● **The task**:
Only the lines from the first line of the records through the line containing "rx_data ^ rkey;" belong in the answer. Copy them exactly.

(Data extracted from a collection)
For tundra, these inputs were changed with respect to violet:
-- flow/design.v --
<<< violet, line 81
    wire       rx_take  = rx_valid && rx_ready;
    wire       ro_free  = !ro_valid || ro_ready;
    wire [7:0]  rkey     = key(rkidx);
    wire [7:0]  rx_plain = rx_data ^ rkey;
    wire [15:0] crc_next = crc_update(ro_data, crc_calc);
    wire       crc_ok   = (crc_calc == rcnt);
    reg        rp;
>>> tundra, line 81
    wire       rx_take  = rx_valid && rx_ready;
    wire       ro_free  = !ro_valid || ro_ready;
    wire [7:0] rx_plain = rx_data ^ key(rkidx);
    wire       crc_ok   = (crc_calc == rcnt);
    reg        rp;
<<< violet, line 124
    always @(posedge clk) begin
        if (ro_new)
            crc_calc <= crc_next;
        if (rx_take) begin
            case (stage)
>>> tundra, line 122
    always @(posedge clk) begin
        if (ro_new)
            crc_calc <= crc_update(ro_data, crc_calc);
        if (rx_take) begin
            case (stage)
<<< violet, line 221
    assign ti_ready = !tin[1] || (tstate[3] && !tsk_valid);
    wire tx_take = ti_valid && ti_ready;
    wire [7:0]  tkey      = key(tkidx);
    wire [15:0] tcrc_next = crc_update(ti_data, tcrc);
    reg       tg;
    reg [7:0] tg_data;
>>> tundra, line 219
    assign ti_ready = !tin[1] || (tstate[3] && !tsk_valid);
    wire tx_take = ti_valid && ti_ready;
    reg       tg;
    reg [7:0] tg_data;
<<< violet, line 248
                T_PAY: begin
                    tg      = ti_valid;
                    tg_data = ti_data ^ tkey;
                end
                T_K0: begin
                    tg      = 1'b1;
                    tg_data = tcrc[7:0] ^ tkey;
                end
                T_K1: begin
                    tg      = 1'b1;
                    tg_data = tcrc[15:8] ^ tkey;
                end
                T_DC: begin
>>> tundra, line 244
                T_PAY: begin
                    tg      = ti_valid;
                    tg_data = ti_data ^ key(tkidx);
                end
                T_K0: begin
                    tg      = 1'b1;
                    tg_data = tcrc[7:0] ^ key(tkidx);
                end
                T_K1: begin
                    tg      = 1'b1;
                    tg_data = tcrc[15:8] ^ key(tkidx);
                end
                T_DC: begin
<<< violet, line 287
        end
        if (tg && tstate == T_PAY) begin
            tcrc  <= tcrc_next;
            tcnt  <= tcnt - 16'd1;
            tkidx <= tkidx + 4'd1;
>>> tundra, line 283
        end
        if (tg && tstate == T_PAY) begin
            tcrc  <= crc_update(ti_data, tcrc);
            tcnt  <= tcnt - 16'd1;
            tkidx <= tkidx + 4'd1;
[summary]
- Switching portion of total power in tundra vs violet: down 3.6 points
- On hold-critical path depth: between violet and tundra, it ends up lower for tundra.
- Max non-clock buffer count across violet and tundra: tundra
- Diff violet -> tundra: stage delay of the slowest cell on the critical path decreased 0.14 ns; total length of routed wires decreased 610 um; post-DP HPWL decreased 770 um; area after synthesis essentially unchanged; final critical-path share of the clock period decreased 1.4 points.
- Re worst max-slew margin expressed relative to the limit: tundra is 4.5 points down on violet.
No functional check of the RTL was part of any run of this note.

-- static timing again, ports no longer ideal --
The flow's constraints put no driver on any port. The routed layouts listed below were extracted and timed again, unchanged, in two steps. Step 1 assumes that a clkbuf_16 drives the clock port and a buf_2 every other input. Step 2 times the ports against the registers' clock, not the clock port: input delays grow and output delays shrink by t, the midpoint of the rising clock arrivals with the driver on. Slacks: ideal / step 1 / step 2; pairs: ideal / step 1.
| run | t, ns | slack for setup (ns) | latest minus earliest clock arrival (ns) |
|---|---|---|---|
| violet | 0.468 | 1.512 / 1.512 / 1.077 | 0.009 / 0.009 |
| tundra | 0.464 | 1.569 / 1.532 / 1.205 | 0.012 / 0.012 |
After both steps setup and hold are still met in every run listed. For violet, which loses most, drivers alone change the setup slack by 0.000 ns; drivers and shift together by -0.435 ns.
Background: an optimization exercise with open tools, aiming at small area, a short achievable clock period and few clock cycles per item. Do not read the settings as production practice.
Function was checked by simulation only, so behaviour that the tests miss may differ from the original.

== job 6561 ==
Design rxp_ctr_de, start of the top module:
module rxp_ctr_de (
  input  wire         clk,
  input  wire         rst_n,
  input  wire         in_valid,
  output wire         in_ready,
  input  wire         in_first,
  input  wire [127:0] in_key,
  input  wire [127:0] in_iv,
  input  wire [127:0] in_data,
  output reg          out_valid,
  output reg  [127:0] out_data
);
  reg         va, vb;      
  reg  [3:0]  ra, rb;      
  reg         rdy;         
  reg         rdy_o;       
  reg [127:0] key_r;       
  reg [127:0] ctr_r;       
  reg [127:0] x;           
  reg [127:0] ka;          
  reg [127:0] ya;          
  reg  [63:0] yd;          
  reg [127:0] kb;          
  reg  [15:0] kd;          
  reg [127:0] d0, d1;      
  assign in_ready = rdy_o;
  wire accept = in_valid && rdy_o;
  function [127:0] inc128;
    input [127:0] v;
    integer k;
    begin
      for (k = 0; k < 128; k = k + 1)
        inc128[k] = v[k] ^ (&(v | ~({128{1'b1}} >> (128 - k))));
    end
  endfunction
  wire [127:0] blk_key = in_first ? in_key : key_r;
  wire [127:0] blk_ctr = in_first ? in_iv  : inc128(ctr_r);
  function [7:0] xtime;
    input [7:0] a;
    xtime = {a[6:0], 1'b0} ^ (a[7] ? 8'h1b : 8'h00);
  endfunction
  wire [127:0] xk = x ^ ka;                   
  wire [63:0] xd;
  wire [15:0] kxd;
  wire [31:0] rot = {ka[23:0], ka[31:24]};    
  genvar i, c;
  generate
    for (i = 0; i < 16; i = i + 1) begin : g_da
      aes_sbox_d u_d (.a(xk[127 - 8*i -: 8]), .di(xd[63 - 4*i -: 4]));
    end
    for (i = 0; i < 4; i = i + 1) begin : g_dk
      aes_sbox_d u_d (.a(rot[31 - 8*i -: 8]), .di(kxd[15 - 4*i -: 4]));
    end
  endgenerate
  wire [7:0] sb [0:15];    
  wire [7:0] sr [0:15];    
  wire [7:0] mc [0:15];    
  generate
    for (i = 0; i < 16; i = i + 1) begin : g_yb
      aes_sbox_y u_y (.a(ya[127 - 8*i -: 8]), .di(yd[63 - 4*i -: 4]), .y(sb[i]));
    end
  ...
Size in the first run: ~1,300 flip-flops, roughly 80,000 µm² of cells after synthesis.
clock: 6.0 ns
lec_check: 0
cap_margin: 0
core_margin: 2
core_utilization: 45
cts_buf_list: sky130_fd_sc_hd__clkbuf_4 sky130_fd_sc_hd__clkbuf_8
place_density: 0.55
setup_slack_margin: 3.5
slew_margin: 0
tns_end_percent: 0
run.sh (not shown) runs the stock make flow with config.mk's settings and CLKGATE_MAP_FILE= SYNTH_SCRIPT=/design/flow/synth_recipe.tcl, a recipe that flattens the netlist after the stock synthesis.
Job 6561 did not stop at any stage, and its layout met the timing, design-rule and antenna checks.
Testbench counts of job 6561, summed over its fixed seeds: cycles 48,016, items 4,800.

● **Written response**:
For tundra, these inputs were changed with respect to violet:
-- flow/design.v --
<<< violet, line 81
    wire       rx_take  = rx_valid && rx_ready;
    wire       ro_free  = !ro_valid || ro_ready;
    wire [7:0]  rkey     = key(rkidx);
    wire [7:0]  rx_plain = rx_data ^ rkey;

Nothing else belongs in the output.